You are viewing a plain text version of this content. The canonical link for it is here.
Posted to dev@subversion.apache.org by Vincent Lefevre <vi...@vinc17.org> on 2006/07/14 01:12:04 UTC

svn doesn't report modified file when timestamp has not changed

Subversion assumes that if the mtime value has not changed, then the
file of a working copy has not changed. This assumption is wrong under
Unix. For instance, the commands "recode" and "mv" don't change the
mtime by default (with "mv", the timestamp of the original file is
kept, which leads to the problem when one overwrite a file with a
different file that has the same timestamp); concerning "mv", this
behavior is even required by POSIX:

  http://www.opengroup.org/onlinepubs/009695399/utilities/mv.html

According to a discussion in November 2002 ("svn status: does not
notice changed file if timestamp of "new" file is older") concerning
the behavior under Windows, it seems that Subversion did the right
thing (under Unix) in the past:

  http://subversion.tigris.org/servlets/ReadMsg?listName=dev&msgNo=25545

and the change was done due to the Windows behavior (probably
because APR regards ctime as the creation time under Windows,
which is inconsistent with the Unix meaning of ctime).

Indeed, under Unix, if max(mtime,ctime) is the same, then it is
almost guaranteed that the file has not changed.

This is a rather nasty bug, as some changes may remain unnoticed,
and therefore, they may be lost.

I also reported this bug in the Debian BTS:

  http://bugs.debian.org/cgi-bin/bugreport.cgi?bug=376103

-- 
Vincent Lefèvre <vi...@vinc17.org> - Web: <http://www.vinc17.org/>
100% accessible validated (X)HTML - Blog: <http://www.vinc17.org/blog/>
Work: CR INRIA - computer arithmetic / SPACES project at LORIA

---------------------------------------------------------------------
To unsubscribe, e-mail: dev-unsubscribe@subversion.tigris.org
For additional commands, e-mail: dev-help@subversion.tigris.org

Re: svn doesn't report modified file when timestamp has not changed

Posted by Peter Samuelson <pe...@p12n.org>.
[Ben Collins-Sussman]
> >For instance, the commands "recode" and "mv" don't change the
> >mtime by default
> 
> Don't do that.  Use 'svn mv', not 'mv'.

The counter-argument is that the documentation says you can use any
normal file manipulation commands to play with your wc.  'mv' is
certainly one.  If mv is dangerous, which it is if you're using it
between two checked-out files (which often have the same mtime because
they were checked out together), it might be worth mentioning this.

> I don't understand, can you elaborate?  Where's the risk of data loss?

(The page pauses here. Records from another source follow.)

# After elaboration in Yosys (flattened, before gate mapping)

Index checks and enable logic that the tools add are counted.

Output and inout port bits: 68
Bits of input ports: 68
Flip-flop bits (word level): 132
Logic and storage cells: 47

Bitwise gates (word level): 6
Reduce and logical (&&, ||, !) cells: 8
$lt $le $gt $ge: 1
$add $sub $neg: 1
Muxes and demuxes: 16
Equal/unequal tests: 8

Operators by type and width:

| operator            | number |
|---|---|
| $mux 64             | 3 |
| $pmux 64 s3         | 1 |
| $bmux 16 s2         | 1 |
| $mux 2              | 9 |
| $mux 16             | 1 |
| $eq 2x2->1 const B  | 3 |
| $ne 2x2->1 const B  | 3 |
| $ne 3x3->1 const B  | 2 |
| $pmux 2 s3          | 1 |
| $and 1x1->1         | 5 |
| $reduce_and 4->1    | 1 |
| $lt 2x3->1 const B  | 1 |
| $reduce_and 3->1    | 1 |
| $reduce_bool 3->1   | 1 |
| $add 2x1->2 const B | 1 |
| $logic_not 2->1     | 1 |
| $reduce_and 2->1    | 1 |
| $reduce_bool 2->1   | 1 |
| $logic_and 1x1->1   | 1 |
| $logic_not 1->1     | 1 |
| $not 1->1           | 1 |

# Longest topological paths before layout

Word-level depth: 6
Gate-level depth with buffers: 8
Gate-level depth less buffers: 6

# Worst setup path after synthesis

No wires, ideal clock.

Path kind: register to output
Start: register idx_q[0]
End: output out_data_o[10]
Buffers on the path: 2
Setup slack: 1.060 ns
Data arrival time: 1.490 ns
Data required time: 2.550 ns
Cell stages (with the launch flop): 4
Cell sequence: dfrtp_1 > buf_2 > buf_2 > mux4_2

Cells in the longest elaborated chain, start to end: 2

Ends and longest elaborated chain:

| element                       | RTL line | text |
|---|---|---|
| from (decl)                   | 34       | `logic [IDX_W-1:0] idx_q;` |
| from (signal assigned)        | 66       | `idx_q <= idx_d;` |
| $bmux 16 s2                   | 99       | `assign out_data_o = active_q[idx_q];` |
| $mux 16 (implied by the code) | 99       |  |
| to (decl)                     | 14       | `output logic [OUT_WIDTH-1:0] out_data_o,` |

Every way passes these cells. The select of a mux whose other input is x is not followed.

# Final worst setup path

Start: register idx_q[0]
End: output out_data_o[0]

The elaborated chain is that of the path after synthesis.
File: config.mk
export PLATFORM = sky130hd
export DESIGN_NAME = data_mem_responder
export DESIGN_NICKNAME = d
export VERILOG_FILES = /design/src/rtl/data_mem_responder.sv
export SDC_FILE = /design/constraint.sdc
export NUM_CORES = 2
export LEC_CHECK = 0
export CORE_ASPECT_RATIO = 2
export CORE_MARGIN = 1.5
export CORE_UTILIZATION = 34
export DETAILED_ROUTE_END_ITERATION = 6
export GPL_ROUTABILITY_DRIVEN = 1
export PLACE_DENSITY = 0.5
export REMOVE_ABC_BUFFERS = 1
export SLEW_MARGIN = 5
export SYNTH_ARGS = -nofsm -noshare
export SYNTH_HDL_FRONTEND = slang
export SYNTH_SLANG_ARGS = --single-unit
export TNS_END_PERCENT = 5
File: constraint.sdc
create_clock -name clk -period 5.22 [get_ports clk]
set_input_delay 0.783 -clock clk [delete_from_list [all_inputs] [get_ports clk]]
set_output_delay 0.783 -clock clk [all_outputs]
set_load 0.01 [all_outputs]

This came up because someone tried to use GNU recode, which can edit a
file's character encoding "in situ".  When doing so, it has the
"interesting" default behavior of resetting the mtime to hide the fact
that it modified the file.  The documentation justifies this "feature"
by saying that your data was not, after all, _really_ changed.

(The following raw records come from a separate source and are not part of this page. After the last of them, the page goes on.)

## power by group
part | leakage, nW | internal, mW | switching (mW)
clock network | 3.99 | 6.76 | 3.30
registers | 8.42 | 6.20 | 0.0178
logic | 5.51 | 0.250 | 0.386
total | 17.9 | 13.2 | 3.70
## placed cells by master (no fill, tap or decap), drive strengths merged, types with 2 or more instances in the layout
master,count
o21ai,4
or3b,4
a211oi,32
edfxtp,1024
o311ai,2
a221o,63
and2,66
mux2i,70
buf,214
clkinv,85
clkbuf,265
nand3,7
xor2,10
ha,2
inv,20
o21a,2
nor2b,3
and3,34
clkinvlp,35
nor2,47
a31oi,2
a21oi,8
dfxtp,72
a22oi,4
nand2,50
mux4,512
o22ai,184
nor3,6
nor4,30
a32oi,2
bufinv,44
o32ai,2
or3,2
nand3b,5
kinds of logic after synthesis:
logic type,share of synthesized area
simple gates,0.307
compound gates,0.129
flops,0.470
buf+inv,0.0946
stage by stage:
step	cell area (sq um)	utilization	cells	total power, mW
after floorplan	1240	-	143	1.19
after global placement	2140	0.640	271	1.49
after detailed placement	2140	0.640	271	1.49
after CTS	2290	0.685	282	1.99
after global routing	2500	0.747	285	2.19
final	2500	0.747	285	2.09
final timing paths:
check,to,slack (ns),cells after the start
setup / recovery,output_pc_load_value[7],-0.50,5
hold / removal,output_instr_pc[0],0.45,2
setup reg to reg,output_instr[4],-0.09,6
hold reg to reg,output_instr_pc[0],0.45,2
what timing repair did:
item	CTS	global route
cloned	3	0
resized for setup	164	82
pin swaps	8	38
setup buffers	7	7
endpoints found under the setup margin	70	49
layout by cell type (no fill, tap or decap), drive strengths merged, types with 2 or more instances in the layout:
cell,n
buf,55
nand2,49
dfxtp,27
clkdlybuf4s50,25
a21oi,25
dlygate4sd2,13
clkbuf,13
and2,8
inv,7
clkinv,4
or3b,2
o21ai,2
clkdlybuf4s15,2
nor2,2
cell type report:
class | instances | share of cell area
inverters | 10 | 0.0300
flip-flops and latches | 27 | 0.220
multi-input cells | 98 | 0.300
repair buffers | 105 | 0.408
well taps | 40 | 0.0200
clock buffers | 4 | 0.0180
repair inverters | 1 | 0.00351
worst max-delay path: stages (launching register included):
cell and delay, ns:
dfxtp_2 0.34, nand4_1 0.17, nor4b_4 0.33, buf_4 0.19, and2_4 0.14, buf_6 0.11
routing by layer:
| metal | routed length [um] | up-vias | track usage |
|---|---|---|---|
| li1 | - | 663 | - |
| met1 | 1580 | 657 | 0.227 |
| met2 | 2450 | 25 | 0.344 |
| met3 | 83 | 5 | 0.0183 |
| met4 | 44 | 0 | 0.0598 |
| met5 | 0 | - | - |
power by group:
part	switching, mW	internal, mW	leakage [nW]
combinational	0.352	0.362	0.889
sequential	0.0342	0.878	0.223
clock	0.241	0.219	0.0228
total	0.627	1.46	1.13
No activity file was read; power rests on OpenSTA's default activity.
**src/rtl/bsg_counter_clear_up_multi.sv**
```systemverilog
// Bank of independent clear/up counters with wrap or saturate at max_val_p,
// sticky overflow and shared-threshold compare. Optional snapshot: BSG_COUNTER_SNAPSHOT_EN.
module bsg_counter_clear_up_multi #(
  parameter int els_p      = 4,
  parameter int max_val_p  = 9,
  parameter int max_step_p = 1,
  parameter int init_val_p = 0,
  parameter bit saturate_p = 1'b0,
  localparam int ptr_width_lp  = $clog2(max_val_p + 1),
  localparam int step_width_lp = $clog2(max_step_p + 1)
) (
  input  logic                              clk_i,
  input  logic                              reset_n_i,
  input  logic [els_p-1:0]                  clear_i,
  input  logic [els_p*step_width_lp-1:0]    up_i,
  input  logic [ptr_width_lp-1:0]           thresh_i,
`ifdef BSG_COUNTER_SNAPSHOT_EN
  input  logic                              snapshot_i,
  output logic [els_p*ptr_width_lp-1:0]     snap_count_o,
  output logic                              snap_v_o,
`endif
  output logic [els_p*ptr_width_lp-1:0]     count_o,
  output logic [els_p-1:0]                  overflow_o,
  output logic [els_p-1:0]                  at_thresh_o
);

  localparam logic [ptr_width_lp:0]   lp_max  = (ptr_width_lp + 1)'(max_val_p);
  localparam logic [ptr_width_lp:0]   lp_mod  = (ptr_width_lp + 1)'(max_val_p + 1);
  localparam logic [ptr_width_lp-1:0] lp_init = ptr_width_lp'(init_val_p);

  logic [els_p-1:0][ptr_width_lp-1:0] r_count;
  logic [els_p-1:0]                   r_ovf;

  logic [els_p-1:0][ptr_width_lp:0]   w_base;
  logic [els_p-1:0][ptr_width_lp:0]   w_sum;
  logic [els_p-1:0][ptr_width_lp:0]   w_wrap;
  logic [els_p-1:0]                   w_over;
  logic [els_p-1:0][ptr_width_lp-1:0] w_next_count;
  logic [els_p-1:0]                   w_next_ovf;

  // Sum is one bit wider than the count so the carry past max_val_p is visible.
  always_comb begin
    w_base       = '0;
    w_sum        = '0;
    w_wrap       = '0;
    w_over       = '0;
    w_next_count = '0;
    w_next_ovf   = '0;
    for (int i = 0; i < els_p; i++) begin
      w_base[i] = clear_i[i] ? '0 : {1'b0, r_count[i]};
      w_sum[i]  = w_base[i] + (ptr_width_lp + 1)'(up_i[i*step_width_lp +: step_width_lp]);
      w_wrap[i] = w_sum[i] - lp_mod;
      w_over[i] = (w_sum[i] > lp_max);
      if (!w_over[i])
        w_next_count[i] = w_sum[i][ptr_width_lp-1:0];
      else if (saturate_p)
        w_next_count[i] = lp_max[ptr_width_lp-1:0];
      else
        w_next_count[i] = w_wrap[i][ptr_width_lp-1:0];
      w_next_ovf[i] = (clear_i[i] ? 1'b0 : r_ovf[i]) | w_over[i];
    end
  end

  always_ff @(posedge clk_i) begin
    if (!reset_n_i) begin
      for (int i = 0; i < els_p; i++) r_count[i] <= lp_init;
      r_ovf <= '0;
    end else begin
      r_count <= w_next_count;
      r_ovf   <= w_next_ovf;
    end
  end

  assign count_o    = r_count;
  assign overflow_o = r_ovf;

  always_comb begin
    at_thresh_o = '0;
    for (int i = 0; i < els_p; i++) at_thresh_o[i] = (r_count[i] >= thresh_i);
  end

`ifdef BSG_COUNTER_SNAPSHOT_EN
  logic [els_p*ptr_width_lp-1:0] r_snap_count;
  logic                          r_snap_v;

  // Captures the pre-update counts, so a same-cycle clear/up is not seen.
  always_ff @(posedge clk_i) begin
    if (!reset_n_i) begin
      r_snap_count <= '0;
      r_snap_v     <= 1'b0;
    end else if (snapshot_i) begin
      r_snap_count <= r_count;
      r_snap_v     <= 1'b1;
    end
  end

  assign snap_count_o = r_snap_count;
  assign snap_v_o     = r_snap_v;
`endif

`ifndef SYNTHESIS
  if (els_p < 1 || max_val_p < 1 || max_step_p < 1 || max_step_p > max_val_p ||
      init_val_p < 0 || init_val_p > max_val_p) begin : g_bad_params
    $error("bsg_counter_clear_up_multi: invalid parameter combination");
  end

  always @(posedge clk_i) begin
    if (reset_n_i === 1'b1) begin
      for (int i = 0; i < els_p; i++) begin
        if (int'(up_i[i*step_width_lp +: step_width_lp]) > max_step_p)
          $error("bsg_counter_clear_up_multi: up_i[%0d] exceeds max_step_p", i);
      end
    end
  end
`endif

endmodule

```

Now, call me dense, but I cannot fathom how this "feature" can possibly
be considered desirable as default behavior.  Yet the author has
weighed in and reaffirmed that he sees nothing wrong.  See
http://bugs.debian.org/376124.

Anyway, if you run 'recode' on your wc file, and someone else checks in
a newer version, the next 'svn update' will overwrite your
modifications.  This is the data loss Vincent is referring to.

Peter

Re: svn doesn't report modified file when timestamp has not changed

Posted by Vincent Lefevre <vi...@vinc17.org>.
On 2006-07-15 09:09:34 -0500, Ben Collins-Sussman wrote:
> On 7/13/06, Vincent Lefevre <vi...@vinc17.org> wrote:
> >Subversion assumes that if the mtime value has not changed, then the
> >file of a working copy has not changed.
> 
> Yes, this is a deliberate choice.  Both CVS and Subversion examine
> current mtime, and compare it to a previously-recorded mtime to decide
> if further investigation (filesize comparison, brute-force comparison)
> is necessary.   If CVS and Subversion didn't have this algorithm, then
> commands which scan the working copy (like 'svn status' and 'svn
> commit') would be orders of magnitude slower.

Not if you use both ctime and mtime (POSIX has been designed this way).
Not if you call the command on one file (e.g. "svn revert file").

And even if ctime didn't exist, one may prefer a (not necessarily)
slow and reliable behavior to a fast but possibly buggy behavior,
at least under some conditions (e.g. before whiping a working copy).

Now, since ctime exists, there's no reason not to use it (possibly
forwarding the request to APR if there's some limitation there).

Also, Subversion currently doesn't work as documented.

> >For instance, the commands "recode" and "mv" don't change the
> >mtime by default
> 
> Don't do that.  Use 'svn mv', not 'mv'.

There are several reasons why one can use mv. First, it can be by
mistake. Then, one may also really want to move some file, but only
the contents, not the svn history associated with this file (so
that "svn mv" would be the wrong command).

> >This is a rather nasty bug, as some changes may remain unnoticed,
> >and therefore, they may be lost.
> 
> I don't understand, can you elaborate?  Where's the risk of data loss?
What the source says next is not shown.